The processing is valid independent of the location of the LFA and/or CFA
module with respect
to the pumpout module.
The systems and methods of the present invention are applicable in a self-
consistent
manner to a combination of fluid analysis module measurements, such as LFA and
CFA
measurements, at a station. The techniques of the invention for fluid
comparison can be applied
to resistivity measurements from the LFA, for example. When the LFA and CFA
straddle the
pumpout module (as is most often the case), the pumpout module may lead to
gravitational
segregation of the two fluids, i.e., the fluid in the LFA and the fluid in the
CFA. This implies
that the CFA and LFA are not assaying the same fluid, making simultaneous
interpretation of
the two modules challenging. However, both CFA and LFA can be independently
used to
measure contamination and its uncertainty. The uncertainty can be propagated
into magnitude
and uncertainty in the fluid properties for each module independently, thus,
providing a basis
for comparison of fluid properties with respect to each module.
It is necessary to ensure that the difference in fluid properties is not due
to a difference
in the fluid pressure at the spectroscopy module. This may be done in several
ways. A
preferred approach to estimating the derivative of optical density with
respect to pressure is
now described. When a sample bottle is opened, it sets up a pressure transient
in the flowline.
Consequently, the optical density of the fluid varies in response to the
transient. When the
magnitude of the pressure transient can be computed from a pressure gauge, the
derivative of
the OD with respect to the pressure can be computed. The derivative of the OD,
in turn, can be
used to ensure that the difference in fluid properties of fluids assayed at
different points in time
is not due to difference in fluid pressure at the spectroscopy module.

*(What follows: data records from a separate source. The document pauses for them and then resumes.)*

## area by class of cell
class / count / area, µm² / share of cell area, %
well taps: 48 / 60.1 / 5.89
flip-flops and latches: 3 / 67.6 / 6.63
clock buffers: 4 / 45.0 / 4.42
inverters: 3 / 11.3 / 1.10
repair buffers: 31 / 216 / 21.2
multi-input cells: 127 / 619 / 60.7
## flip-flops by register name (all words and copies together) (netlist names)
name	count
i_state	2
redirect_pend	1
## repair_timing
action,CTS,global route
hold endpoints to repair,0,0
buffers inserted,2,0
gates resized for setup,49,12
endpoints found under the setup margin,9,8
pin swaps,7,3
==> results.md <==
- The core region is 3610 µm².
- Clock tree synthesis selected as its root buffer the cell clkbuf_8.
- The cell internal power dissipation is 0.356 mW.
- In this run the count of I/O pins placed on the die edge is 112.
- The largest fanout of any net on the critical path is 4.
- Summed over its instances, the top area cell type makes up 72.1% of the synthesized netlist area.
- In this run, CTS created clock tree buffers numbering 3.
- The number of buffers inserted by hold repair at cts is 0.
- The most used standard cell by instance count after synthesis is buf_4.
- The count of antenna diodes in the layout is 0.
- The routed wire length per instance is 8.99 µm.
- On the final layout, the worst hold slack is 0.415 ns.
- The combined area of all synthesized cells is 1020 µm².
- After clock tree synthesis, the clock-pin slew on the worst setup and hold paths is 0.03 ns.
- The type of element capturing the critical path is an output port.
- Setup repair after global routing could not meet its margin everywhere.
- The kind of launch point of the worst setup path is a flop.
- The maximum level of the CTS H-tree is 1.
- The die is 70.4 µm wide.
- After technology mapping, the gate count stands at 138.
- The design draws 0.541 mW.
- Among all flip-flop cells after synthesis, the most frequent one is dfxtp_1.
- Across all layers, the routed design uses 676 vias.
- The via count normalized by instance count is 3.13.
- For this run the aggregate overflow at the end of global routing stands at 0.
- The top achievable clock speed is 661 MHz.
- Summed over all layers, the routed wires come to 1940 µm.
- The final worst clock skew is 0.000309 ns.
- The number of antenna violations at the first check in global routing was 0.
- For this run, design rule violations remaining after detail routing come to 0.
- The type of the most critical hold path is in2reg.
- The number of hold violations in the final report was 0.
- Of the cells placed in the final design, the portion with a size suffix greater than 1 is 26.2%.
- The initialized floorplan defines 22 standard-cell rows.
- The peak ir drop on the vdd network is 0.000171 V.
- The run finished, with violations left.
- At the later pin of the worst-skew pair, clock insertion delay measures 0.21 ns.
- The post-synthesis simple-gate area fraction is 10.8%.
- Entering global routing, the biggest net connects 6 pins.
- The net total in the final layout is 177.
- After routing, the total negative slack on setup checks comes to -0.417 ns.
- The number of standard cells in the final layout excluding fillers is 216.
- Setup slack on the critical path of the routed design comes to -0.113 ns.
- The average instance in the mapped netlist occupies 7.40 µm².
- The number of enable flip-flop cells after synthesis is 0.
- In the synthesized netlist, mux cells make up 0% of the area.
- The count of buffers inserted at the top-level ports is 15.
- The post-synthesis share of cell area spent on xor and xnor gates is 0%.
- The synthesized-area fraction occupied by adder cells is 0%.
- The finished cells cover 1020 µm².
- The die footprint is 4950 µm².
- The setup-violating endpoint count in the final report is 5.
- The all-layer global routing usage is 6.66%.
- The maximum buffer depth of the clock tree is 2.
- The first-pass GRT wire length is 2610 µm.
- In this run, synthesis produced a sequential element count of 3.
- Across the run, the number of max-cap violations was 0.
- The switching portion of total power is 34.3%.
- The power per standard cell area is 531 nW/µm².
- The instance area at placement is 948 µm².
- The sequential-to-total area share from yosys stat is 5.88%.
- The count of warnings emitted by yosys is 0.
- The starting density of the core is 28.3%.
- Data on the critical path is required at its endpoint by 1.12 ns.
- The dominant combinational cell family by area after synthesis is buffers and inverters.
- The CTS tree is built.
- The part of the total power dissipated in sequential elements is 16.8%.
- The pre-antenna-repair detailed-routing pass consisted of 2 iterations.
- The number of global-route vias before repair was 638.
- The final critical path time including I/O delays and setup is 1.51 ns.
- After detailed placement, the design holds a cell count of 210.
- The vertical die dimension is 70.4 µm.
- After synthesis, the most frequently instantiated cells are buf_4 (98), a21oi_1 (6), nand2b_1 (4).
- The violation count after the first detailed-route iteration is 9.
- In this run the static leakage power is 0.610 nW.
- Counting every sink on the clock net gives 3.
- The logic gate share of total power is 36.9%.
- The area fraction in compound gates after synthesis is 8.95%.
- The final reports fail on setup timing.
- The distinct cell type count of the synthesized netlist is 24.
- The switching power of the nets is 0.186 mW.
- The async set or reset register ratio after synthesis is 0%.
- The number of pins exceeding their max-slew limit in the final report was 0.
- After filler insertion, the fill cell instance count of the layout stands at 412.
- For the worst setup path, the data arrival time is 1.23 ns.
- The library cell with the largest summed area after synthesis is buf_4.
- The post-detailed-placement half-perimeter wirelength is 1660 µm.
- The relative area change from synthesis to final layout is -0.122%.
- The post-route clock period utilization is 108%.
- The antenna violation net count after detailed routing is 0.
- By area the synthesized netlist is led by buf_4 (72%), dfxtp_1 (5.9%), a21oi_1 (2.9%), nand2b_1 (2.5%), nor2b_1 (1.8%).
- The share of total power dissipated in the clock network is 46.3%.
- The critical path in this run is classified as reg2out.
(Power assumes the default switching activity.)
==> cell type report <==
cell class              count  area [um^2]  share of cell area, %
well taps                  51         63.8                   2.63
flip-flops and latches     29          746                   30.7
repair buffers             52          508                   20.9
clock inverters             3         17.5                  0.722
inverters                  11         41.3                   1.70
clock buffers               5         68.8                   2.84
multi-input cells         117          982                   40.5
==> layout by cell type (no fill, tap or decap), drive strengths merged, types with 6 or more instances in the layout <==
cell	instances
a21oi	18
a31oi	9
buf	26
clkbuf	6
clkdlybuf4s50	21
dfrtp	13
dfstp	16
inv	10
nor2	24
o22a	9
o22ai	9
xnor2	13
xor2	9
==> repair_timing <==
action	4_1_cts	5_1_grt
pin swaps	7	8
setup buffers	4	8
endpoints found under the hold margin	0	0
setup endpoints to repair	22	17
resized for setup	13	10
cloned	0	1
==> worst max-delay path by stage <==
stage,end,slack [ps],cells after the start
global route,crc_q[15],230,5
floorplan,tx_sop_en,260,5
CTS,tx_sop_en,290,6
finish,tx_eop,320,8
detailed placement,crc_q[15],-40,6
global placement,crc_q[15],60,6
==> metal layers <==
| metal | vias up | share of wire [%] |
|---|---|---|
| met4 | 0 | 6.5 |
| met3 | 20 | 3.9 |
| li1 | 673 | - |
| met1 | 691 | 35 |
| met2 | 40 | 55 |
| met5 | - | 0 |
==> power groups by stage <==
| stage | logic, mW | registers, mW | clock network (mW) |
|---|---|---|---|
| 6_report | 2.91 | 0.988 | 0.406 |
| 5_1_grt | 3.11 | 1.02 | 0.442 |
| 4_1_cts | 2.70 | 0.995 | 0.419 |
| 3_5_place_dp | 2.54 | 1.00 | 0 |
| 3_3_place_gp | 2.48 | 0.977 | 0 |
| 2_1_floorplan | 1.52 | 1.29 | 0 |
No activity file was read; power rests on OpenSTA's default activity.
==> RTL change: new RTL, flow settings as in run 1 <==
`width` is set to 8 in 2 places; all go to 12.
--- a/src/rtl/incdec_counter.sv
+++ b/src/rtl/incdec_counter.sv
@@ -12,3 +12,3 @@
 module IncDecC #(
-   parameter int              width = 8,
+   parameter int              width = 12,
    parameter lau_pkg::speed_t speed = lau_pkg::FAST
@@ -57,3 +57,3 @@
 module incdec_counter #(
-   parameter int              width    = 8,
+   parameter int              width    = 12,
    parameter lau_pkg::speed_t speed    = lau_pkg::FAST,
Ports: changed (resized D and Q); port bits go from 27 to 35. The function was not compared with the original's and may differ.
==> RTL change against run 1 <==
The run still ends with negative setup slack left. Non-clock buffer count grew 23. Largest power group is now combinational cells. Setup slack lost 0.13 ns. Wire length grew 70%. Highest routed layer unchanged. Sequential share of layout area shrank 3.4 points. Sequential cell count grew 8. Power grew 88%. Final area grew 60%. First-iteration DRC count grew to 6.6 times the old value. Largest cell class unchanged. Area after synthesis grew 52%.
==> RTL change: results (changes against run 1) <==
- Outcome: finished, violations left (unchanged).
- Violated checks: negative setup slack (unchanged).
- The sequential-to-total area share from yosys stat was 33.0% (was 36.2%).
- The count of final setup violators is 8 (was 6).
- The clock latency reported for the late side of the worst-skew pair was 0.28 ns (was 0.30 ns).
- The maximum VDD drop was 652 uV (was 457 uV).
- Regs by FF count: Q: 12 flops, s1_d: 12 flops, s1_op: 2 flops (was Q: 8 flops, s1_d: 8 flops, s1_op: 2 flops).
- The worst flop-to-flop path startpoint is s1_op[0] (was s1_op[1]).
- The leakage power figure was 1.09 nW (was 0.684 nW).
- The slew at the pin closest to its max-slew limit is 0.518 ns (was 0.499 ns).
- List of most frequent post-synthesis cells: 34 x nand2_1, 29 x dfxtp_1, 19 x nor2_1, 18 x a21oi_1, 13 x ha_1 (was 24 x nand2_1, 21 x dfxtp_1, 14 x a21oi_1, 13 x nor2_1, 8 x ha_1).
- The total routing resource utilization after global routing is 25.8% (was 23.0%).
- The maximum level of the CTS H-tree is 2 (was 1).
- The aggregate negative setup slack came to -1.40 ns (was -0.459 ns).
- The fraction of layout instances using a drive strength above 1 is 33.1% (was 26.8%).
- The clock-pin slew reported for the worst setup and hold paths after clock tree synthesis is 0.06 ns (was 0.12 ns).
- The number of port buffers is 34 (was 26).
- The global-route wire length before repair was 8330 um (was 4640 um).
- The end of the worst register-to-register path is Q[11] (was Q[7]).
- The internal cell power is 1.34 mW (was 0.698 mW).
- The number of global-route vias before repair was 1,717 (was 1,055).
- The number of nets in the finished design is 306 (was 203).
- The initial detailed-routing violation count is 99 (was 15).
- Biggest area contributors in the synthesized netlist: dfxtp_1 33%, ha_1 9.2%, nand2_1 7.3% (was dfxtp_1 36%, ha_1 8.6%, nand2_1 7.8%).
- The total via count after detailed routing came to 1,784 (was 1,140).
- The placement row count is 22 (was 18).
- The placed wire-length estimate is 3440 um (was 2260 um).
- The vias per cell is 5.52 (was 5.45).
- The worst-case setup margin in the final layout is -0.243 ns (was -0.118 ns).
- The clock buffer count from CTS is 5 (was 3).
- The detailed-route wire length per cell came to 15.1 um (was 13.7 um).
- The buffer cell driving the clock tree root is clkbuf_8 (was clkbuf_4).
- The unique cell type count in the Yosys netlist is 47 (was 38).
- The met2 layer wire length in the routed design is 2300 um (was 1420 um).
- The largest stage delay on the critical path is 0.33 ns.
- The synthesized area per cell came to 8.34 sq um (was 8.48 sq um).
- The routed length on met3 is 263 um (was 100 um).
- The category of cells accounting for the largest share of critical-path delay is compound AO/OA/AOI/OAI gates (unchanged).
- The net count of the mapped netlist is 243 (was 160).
## src/rtl/relu_fwd_mask.sv

```systemverilog
// relu_fwd_mask: forward ReLU on 18-bit FloPoCo words, with an in-order mask FIFO
// that records which elements were clamped. The backward pass consumes the mask stream.
module relu_fwd_mask #(
  parameter int BITWIDTH   = 16,
  parameter int BW         = BITWIDTH + 2 - 1,
  parameter int MASK_DEPTH = 64,
  parameter int AW         = $clog2(MASK_DEPTH)
) (
  input  logic          clk,
  input  logic          rst_n,
  input  logic          enable,
  input  logic          clear,
  input  logic          in_valid,
  output logic          in_ready,
  input  logic [BW:0]   in_data,
  output logic          out_valid,
  input  logic          out_ready,
  output logic [BW:0]   out_data,
  output logic          mask_valid,
  input  logic          mask_ready,
  output logic          mask_out,
  output logic [AW:0]   mask_count
);

  localparam logic [AW:0]   FULL_CNT = (AW + 1)'(MASK_DEPTH);
  localparam logic [AW-1:0] LAST_PTR = AW'(MASK_DEPTH - 1);

  logic                  r_out_valid;
  logic [BW:0]           r_out_data;
  logic [AW-1:0]         r_wr_ptr;
  logic [AW-1:0]         r_rd_ptr;
  logic [AW:0]           r_count;
  logic [MASK_DEPTH-1:0] r_mask;

  logic                  w_in_ready;
  logic                  w_push;
  logic                  w_pop;
  logic                  w_mask_valid;
  logic [BW:0]           w_relu_data;
  logic                  w_relu_mask;
  logic [1:0]            w_exn;
  logic                  w_sign;

  // Pointer advance with explicit wrap so non-power-of-2 depths work.
  function automatic logic [AW-1:0] ptr_inc(input logic [AW-1:0] p);
    return (p == LAST_PTR) ? '0 : p + 1'b1;
  endfunction

  assign w_exn        = in_data[BW:BW-1];
  assign w_sign       = in_data[BW-2];
  assign w_mask_valid = (r_count != '0);

  // Accept only when the FIFO has room (registered count) and the output slot frees up.
  assign w_in_ready = enable && !clear && (r_count != FULL_CNT) && (!r_out_valid || out_ready);
  assign w_push     = in_valid && w_in_ready;
  assign w_pop      = enable && !clear && w_mask_valid && mask_ready;

  // ReLU rule: NaN passes unchanged, zero/negative clamp to 0, positive passes.
  always_comb begin
    w_relu_data = in_data;
    w_relu_mask = 1'b0;
    if (w_exn == 2'b11) begin
      w_relu_mask = 1'b1;
    end else if ((w_exn == 2'b00) || w_sign) begin
      w_relu_data = '0;
      w_relu_mask = 1'b1;
    end
  end

  // Output register: load on push, drop valid on drain, clear flushes valid only.
  always_ff @(posedge clk or negedge rst_n) begin
    if (!rst_n) begin
      r_out_valid <= 1'b0;
      r_out_data  <= '0;
    end else if (clear) begin
      r_out_valid <= 1'b0;
    end else if (w_push) begin
      r_out_valid <= 1'b1;
      r_out_data  <= w_relu_data;
    end else if (enable && out_ready) begin
      r_out_valid <= 1'b0;
    end
  end

  // Mask FIFO pointers and occupancy.
  always_ff @(posedge clk or negedge rst_n) begin
    if (!rst_n) begin
      r_wr_ptr <= '0;
      r_rd_ptr <= '0;
      r_count  <= '0;
    end else if (clear) begin
      r_wr_ptr <= '0;
      r_rd_ptr <= '0;
      r_count  <= '0;
    end else begin
      if (w_push) r_wr_ptr <= ptr_inc(r_wr_ptr);
      if (w_pop)  r_rd_ptr <= ptr_inc(r_rd_ptr);
      case ({w_push, w_pop})
        2'b10:   r_count <= r_count + 1'b1;
        2'b01:   r_count <= r_count - 1'b1;
        default: r_count <= r_count;
      endcase
    end
  end

  // Mask storage; contents are only meaningful between the pointers, so no reset.
  always_ff @(posedge clk) begin
    if (w_push) r_mask[r_wr_ptr] <= w_relu_mask;
  end

  assign in_ready   = w_in_ready;
  assign out_valid  = r_out_valid;
  assign out_data   = r_out_data;
  assign mask_valid = w_mask_valid;
  assign mask_out   = r_mask[r_rd_ptr];
  assign mask_count = r_count;

endmodule

```
**config.mk**
```make
export PLATFORM = sky130hd
export DESIGN_NAME = instr_fetch_unit
export DESIGN_NICKNAME = d
export VERILOG_FILES = /design/src/rtl/mips_pkg.sv /design/src/rtl/ifu_queue.sv /design/src/rtl/instr_fetch_unit.sv
export SDC_FILE = /design/constraint.sdc
export NUM_CORES = 1
export LEC_CHECK = 0
export CORE_ASPECT_RATIO = 1.1
export CORE_UTILIZATION = 35
export DETAILED_ROUTE_END_ITERATION = 10
export GPL_ROUTABILITY_DRIVEN = 0
export HOLD_SLACK_MARGIN = 0.12
export SYNTH_ARGS = -nofsm -noshare
export SYNTH_HDL_FRONTEND = slang
export SYNTH_HIERARCHICAL = 1
export SYNTH_SLANG_ARGS = --single-unit
```
**constraint.sdc**
```tcl
create_clock -name clk -period 19.8 [get_ports clk]
set_input_delay 3.96 -clock clk [delete_from_list [all_inputs] [get_ports clk]]
set_output_delay 3.96 -clock clk [all_outputs]
set_load 0.1 [all_outputs]
```
[src/rtl/hub75_fb_arbiter.sv]
// Frame-buffer access arbiter: round-robin ownership with hold timeout and an owner-selected command mux.
module hub75_fb_arbiter
  import hub75_fb_pkg::*;
#(
  parameter int unsigned N_REQ     = 2,
  parameter int unsigned MAX_HOLD  = 1024,
  parameter int unsigned LOG_N_REQ = clog2_min1(N_REQ)
) (
  input  logic              clk,
  input  logic              rst_n,
  hub75_fb_arbiter_if.slave bus
);

  localparam int unsigned       HOLD_W    = clog2_min1(MAX_HOLD);
  localparam logic [HOLD_W-1:0] HOLD_LAST = HOLD_W'(MAX_HOLD - 1);

  arb_state_t           r_state;
  arb_state_t           w_next;
  logic [LOG_N_REQ-1:0] r_owner;
  logic [HOLD_W-1:0]    r_hold;
  logic [N_REQ-1:0]     r_gnt;
  logic                 r_busy;
  logic                 r_err;

  logic                 w_pick_valid;
  logic [LOG_N_REQ-1:0] w_pick_idx;
  logic                 w_rel;
  logic                 w_timeout;
  logic                 w_set_err;
  fb_cmd_t              w_cmd;

  logic [FB_ADDR_W-1:0] w_addr  [N_REQ];
  logic [FB_DATA_W-1:0] w_wdata [N_REQ];

  for (genvar gi = 0; gi < N_REQ; gi++) begin : g_unpack
    assign w_addr[gi]  = bus.req_addr[gi*FB_ADDR_W +: FB_ADDR_W];
    assign w_wdata[gi] = bus.req_wdata[gi*FB_DATA_W +: FB_DATA_W];
  end

  hub75_rr_pick #(
    .N_REQ     (N_REQ),
    .LOG_N_REQ (LOG_N_REQ)
  ) u_pick (
    .i_req      (bus.ctrl_req),
    .i_last     (r_owner),
    .o_valid_c  (w_pick_valid),
    .o_winner_c (w_pick_idx)
  );

  always_ff @(posedge clk or negedge rst_n) begin
    if (!rst_n) r_state <= ST_IDLE;
    else        r_state <= w_next;
  end

  // Next state; a release coinciding with the timeout counts as a normal release.
  always_comb begin
    w_next    = r_state;
    w_rel     = 1'b0;
    w_timeout = 1'b0;
    w_set_err = 1'b0;
    unique case (r_state)
      ST_IDLE:  if (w_pick_valid) w_next = ST_GRANT;
      ST_GRANT: w_next = ST_BUSY;
      ST_BUSY: begin
        w_rel     = bus.ctrl_rel[r_owner];
        w_timeout = (r_hold == HOLD_LAST);
        w_set_err = w_timeout && !w_rel;
        if (w_rel || w_timeout) w_next = ST_GAP;
      end
      ST_GAP:   w_next = ST_IDLE;
      default:  w_next = ST_IDLE;
    endcase
  end

  always_ff @(posedge clk or negedge rst_n) begin
    if (!rst_n) begin
      r_owner <= LOG_N_REQ'(N_REQ - 1);
      r_hold  <= '0;
      r_gnt   <= '0;
      r_busy  <= 1'b0;
      r_err   <= 1'b0;
    end else begin
      if (r_state == ST_IDLE && w_pick_valid) r_owner <= w_pick_idx;
      if (w_next == ST_GRANT)                         r_hold <= '0;
      else if (r_state == ST_BUSY && r_hold != '1)    r_hold <= r_hold + HOLD_W'(1);
      r_gnt  <= (w_next == ST_GRANT) ? (N_REQ'(1) << w_pick_idx) : '0;
      r_busy <= (w_next != ST_IDLE);
      if (w_set_err) r_err <= 1'b1;
    end
  end

  // Owner's command passes straight through while owned, including the GAP cycle.
  always_comb begin
    w_cmd = '0;
    if (r_state != ST_IDLE) begin
      w_cmd.addr  = w_addr[r_owner];
      w_cmd.wdata = w_wdata[r_owner];
      w_cmd.wren  = bus.req_wren[r_owner];
      w_cmd.rden  = bus.req_rden[r_owner];
    end
  end

  assign bus.fb_addr     = w_cmd.addr;
  assign bus.fb_wdata    = w_cmd.wdata;
  assign bus.fb_wren     = w_cmd.wren;
  assign bus.fb_rden     = w_cmd.rden;
  assign bus.ctrl_gnt    = r_gnt;
  assign bus.owner       = r_owner;
  assign bus.busy        = r_busy;
  assign bus.err_timeout = r_err;

endmodule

Those skilled in the art will appreciate that the magnitude and uncertainty of
all fluid
parameters described herein are available in closed-form. Thus, there is
virtually no
computational over-head during data analysis.
Quantification of magnitude and uncertainty of fluid parameters may
advantageously
provide insight into the nature of the geo-chemical charging process in a
hydrocarbon reservoir.
For example, the ratio of methane to other hydrocarbons may help distinguish
between bio-
genic and thermo-genic processes.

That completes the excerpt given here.